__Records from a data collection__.
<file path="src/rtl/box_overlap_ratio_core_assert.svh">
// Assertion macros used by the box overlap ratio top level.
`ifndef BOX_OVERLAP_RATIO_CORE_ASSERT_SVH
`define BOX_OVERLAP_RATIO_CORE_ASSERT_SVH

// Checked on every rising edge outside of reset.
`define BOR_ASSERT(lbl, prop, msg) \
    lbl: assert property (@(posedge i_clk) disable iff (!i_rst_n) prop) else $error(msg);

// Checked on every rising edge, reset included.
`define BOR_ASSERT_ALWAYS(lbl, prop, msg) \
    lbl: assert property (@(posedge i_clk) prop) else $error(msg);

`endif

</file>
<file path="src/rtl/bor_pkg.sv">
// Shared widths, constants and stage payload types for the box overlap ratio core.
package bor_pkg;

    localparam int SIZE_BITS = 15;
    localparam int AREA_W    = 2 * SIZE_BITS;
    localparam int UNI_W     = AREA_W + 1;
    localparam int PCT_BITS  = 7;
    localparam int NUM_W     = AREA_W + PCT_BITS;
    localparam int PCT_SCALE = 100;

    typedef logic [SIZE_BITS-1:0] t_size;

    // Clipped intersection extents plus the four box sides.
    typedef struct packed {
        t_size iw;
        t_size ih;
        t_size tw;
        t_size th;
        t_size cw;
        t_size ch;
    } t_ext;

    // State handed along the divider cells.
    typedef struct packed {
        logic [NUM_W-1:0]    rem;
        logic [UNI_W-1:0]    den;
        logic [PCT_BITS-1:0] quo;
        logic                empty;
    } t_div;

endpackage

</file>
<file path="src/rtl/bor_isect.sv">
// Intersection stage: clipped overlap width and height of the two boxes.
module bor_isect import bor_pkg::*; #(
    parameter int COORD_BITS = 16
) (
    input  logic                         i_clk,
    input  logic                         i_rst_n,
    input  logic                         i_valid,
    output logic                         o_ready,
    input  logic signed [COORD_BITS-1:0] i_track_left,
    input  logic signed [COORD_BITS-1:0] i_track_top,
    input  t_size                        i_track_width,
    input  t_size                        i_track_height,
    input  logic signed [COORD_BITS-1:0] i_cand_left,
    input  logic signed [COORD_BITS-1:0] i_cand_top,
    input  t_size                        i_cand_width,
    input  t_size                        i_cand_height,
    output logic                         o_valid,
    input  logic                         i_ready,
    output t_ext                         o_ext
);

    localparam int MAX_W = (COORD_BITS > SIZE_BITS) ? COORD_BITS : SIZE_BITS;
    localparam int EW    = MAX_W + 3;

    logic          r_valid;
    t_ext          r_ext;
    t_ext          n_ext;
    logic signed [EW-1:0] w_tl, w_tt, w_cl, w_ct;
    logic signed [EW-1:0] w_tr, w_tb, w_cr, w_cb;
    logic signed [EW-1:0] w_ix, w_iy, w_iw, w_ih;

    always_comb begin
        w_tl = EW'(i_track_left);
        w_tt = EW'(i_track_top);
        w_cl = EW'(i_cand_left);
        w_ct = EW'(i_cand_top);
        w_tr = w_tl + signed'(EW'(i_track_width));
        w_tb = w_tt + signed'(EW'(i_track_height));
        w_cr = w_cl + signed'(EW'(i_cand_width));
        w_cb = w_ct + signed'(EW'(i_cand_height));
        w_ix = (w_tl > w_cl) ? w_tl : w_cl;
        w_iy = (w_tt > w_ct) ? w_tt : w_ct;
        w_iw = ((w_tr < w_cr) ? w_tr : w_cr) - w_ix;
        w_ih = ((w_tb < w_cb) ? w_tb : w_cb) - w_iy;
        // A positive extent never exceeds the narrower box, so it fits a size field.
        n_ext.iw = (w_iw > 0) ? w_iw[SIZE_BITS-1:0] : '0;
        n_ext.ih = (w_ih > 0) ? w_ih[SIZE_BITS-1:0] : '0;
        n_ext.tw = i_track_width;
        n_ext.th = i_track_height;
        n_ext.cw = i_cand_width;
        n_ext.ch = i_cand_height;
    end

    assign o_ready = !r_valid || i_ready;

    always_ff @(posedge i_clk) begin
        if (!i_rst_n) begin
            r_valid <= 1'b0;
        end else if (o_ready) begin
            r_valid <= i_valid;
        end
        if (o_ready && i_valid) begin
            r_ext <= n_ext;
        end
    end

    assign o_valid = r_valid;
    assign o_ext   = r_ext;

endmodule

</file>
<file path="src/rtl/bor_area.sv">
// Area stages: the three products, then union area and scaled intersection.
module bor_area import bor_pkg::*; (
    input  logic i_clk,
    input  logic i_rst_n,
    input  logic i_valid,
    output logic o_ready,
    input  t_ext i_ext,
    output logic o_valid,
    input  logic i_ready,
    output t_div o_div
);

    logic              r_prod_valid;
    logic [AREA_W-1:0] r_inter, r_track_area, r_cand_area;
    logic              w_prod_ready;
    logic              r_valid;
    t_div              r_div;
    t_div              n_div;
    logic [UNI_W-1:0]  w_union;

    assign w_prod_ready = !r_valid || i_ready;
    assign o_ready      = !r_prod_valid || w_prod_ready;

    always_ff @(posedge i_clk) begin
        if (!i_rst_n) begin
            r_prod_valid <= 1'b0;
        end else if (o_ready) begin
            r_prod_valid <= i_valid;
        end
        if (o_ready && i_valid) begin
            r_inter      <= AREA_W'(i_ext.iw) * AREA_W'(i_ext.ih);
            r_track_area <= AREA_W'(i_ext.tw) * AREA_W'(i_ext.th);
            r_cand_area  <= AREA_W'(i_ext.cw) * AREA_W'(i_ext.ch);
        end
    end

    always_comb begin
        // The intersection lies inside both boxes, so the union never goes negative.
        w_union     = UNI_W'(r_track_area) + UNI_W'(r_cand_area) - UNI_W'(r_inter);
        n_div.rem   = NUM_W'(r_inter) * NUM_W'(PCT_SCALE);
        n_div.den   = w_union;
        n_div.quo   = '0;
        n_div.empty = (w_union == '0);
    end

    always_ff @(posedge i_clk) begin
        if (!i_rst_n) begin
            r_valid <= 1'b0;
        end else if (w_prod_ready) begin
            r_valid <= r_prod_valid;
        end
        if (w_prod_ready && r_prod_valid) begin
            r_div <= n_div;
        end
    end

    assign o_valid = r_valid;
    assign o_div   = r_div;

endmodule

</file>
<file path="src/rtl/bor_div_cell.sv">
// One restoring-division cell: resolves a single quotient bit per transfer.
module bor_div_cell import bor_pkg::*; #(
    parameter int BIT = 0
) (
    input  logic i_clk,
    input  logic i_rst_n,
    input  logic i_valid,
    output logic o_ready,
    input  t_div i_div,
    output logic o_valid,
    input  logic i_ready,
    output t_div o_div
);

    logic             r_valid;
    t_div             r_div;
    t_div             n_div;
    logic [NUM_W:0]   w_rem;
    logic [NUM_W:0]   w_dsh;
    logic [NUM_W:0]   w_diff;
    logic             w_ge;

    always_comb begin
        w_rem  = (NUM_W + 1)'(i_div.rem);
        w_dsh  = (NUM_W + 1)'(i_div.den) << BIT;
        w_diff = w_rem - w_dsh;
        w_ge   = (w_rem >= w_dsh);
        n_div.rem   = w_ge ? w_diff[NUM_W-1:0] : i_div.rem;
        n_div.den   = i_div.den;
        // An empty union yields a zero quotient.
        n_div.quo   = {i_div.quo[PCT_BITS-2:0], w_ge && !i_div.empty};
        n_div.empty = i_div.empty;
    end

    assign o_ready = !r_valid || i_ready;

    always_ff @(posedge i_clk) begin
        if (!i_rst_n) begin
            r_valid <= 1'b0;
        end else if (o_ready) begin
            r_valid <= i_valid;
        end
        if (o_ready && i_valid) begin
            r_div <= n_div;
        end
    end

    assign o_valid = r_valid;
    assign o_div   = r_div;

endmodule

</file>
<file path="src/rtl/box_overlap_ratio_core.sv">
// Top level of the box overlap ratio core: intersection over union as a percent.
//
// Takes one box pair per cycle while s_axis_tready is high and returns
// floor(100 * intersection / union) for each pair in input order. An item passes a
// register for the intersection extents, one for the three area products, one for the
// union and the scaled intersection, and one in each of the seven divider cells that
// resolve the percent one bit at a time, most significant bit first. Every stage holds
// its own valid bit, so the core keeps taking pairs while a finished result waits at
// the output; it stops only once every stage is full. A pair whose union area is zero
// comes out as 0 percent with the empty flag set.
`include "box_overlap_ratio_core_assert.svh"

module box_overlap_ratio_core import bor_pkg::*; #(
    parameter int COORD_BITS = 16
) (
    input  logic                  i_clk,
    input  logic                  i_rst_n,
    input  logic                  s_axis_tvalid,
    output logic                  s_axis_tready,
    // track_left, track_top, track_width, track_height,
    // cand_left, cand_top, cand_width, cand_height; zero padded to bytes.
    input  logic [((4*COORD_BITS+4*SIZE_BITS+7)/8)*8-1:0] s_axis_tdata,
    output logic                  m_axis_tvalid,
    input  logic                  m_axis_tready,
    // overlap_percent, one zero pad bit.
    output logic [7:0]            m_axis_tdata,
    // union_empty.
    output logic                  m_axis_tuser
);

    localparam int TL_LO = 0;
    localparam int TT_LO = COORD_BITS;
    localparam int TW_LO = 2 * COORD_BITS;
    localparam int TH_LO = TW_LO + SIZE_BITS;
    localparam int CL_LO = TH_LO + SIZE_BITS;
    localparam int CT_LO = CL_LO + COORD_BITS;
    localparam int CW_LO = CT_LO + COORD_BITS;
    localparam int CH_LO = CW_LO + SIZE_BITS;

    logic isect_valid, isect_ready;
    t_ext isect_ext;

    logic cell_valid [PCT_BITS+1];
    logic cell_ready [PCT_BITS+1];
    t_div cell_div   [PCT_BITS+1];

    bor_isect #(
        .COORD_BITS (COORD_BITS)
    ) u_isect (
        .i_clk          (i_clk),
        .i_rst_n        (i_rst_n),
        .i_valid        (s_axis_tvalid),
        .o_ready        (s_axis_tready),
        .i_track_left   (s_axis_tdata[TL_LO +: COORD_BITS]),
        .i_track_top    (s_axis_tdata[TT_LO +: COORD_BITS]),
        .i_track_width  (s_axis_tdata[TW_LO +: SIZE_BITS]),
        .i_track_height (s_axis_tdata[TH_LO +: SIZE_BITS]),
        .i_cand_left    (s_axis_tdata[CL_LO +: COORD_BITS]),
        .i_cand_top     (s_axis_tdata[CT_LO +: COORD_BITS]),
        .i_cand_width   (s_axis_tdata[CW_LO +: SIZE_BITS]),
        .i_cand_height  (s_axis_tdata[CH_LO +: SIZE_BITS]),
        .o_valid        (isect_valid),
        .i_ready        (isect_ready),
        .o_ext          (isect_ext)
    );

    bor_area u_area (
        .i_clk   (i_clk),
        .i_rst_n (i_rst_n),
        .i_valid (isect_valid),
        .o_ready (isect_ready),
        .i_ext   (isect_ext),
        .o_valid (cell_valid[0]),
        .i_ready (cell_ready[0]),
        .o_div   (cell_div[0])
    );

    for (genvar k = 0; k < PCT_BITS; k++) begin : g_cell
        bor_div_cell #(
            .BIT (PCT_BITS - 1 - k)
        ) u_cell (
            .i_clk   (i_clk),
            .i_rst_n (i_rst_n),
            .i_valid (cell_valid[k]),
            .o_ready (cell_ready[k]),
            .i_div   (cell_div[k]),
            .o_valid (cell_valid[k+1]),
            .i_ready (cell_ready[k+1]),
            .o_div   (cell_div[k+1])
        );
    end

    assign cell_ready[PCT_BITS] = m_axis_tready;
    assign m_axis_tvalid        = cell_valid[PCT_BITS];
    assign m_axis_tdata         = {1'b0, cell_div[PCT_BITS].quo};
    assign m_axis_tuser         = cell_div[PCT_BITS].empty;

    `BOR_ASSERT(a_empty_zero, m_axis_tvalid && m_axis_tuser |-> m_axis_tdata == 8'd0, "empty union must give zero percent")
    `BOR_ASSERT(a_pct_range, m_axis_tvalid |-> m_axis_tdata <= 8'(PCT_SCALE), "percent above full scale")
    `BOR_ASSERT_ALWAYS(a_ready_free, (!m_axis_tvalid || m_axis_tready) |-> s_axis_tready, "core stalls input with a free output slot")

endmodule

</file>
==
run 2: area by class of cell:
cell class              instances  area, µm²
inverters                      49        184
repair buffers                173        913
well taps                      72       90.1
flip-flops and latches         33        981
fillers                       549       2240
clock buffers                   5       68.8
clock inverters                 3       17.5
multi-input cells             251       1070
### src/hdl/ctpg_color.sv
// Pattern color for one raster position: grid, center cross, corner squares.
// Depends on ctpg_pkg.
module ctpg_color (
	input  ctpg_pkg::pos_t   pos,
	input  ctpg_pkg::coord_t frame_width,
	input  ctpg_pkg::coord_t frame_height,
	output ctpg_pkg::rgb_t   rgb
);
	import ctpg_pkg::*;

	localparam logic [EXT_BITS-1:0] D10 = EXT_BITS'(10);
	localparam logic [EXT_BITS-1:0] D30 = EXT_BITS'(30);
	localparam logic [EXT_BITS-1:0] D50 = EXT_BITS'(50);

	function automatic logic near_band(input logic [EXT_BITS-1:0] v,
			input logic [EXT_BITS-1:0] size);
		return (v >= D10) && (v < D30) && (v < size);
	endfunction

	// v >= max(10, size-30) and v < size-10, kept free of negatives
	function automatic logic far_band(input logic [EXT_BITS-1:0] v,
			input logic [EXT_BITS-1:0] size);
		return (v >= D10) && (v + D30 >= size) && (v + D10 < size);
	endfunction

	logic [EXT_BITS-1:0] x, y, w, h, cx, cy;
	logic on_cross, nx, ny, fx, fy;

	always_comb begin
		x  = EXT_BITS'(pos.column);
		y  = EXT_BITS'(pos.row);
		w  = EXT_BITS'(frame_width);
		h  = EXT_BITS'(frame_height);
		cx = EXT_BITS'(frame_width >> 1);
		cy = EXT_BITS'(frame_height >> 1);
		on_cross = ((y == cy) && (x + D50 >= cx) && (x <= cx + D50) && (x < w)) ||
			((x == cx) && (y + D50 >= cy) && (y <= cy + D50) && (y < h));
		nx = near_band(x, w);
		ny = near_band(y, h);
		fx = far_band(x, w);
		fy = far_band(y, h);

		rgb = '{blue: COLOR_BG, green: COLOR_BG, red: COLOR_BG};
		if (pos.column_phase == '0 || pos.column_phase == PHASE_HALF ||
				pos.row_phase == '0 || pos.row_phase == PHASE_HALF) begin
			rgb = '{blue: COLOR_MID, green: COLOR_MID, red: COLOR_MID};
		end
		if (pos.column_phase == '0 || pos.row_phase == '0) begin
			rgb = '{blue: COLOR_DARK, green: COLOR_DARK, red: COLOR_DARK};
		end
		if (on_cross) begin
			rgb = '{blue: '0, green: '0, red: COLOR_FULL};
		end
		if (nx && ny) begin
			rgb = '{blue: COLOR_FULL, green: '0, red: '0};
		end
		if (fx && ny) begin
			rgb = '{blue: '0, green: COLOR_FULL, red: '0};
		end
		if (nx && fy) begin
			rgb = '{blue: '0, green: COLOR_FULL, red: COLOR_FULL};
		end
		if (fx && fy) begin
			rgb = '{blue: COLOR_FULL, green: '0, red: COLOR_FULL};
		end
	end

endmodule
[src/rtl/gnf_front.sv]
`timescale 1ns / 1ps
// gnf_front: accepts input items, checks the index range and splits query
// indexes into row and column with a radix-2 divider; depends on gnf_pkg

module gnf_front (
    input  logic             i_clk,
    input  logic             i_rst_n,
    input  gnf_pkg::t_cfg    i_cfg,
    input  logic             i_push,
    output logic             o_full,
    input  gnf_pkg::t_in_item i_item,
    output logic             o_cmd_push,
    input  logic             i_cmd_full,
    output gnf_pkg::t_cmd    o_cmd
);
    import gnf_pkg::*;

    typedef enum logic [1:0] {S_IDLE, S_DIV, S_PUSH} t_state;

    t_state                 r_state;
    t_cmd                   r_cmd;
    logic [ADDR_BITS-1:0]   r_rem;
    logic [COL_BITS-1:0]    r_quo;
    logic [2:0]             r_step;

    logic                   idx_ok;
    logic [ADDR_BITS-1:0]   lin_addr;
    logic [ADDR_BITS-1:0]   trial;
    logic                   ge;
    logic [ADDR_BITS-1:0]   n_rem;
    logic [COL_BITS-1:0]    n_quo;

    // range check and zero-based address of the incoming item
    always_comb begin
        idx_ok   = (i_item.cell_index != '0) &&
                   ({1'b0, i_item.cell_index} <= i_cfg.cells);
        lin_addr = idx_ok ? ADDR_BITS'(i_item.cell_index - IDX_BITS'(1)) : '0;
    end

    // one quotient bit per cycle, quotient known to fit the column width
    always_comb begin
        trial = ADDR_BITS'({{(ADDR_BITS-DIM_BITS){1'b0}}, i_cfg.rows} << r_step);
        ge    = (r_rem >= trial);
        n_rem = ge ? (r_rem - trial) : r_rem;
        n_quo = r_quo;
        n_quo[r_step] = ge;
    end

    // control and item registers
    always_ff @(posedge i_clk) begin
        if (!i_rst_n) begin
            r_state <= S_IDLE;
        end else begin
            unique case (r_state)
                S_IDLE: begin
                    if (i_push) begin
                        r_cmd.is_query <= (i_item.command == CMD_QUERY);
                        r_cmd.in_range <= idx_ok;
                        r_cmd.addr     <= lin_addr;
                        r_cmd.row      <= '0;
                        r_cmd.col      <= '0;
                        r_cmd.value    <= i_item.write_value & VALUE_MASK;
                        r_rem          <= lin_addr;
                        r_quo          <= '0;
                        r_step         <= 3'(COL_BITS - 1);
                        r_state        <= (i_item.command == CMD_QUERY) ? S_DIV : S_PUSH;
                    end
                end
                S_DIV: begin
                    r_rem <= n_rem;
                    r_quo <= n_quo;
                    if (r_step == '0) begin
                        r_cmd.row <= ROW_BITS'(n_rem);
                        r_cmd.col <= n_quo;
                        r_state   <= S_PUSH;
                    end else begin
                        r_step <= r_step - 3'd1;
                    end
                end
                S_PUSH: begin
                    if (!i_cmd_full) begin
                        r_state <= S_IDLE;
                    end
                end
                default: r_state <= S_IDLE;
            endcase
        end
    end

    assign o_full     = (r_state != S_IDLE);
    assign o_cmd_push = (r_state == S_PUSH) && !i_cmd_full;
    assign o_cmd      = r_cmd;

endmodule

__TASK REQUIREMENTS__.
The word "with" appears in some of the lines above. Copy those lines.

__RESPONSE AREA__.
// comes out as 0 percent with the empty flag set.
    `BOR_ASSERT_ALWAYS(a_ready_free, (!m_axis_tvalid || m_axis_tready) |-> s_axis_tready, "core stalls input with a free output slot")
// indexes into row and column with a radix-2 divider; depends on gnf_pkg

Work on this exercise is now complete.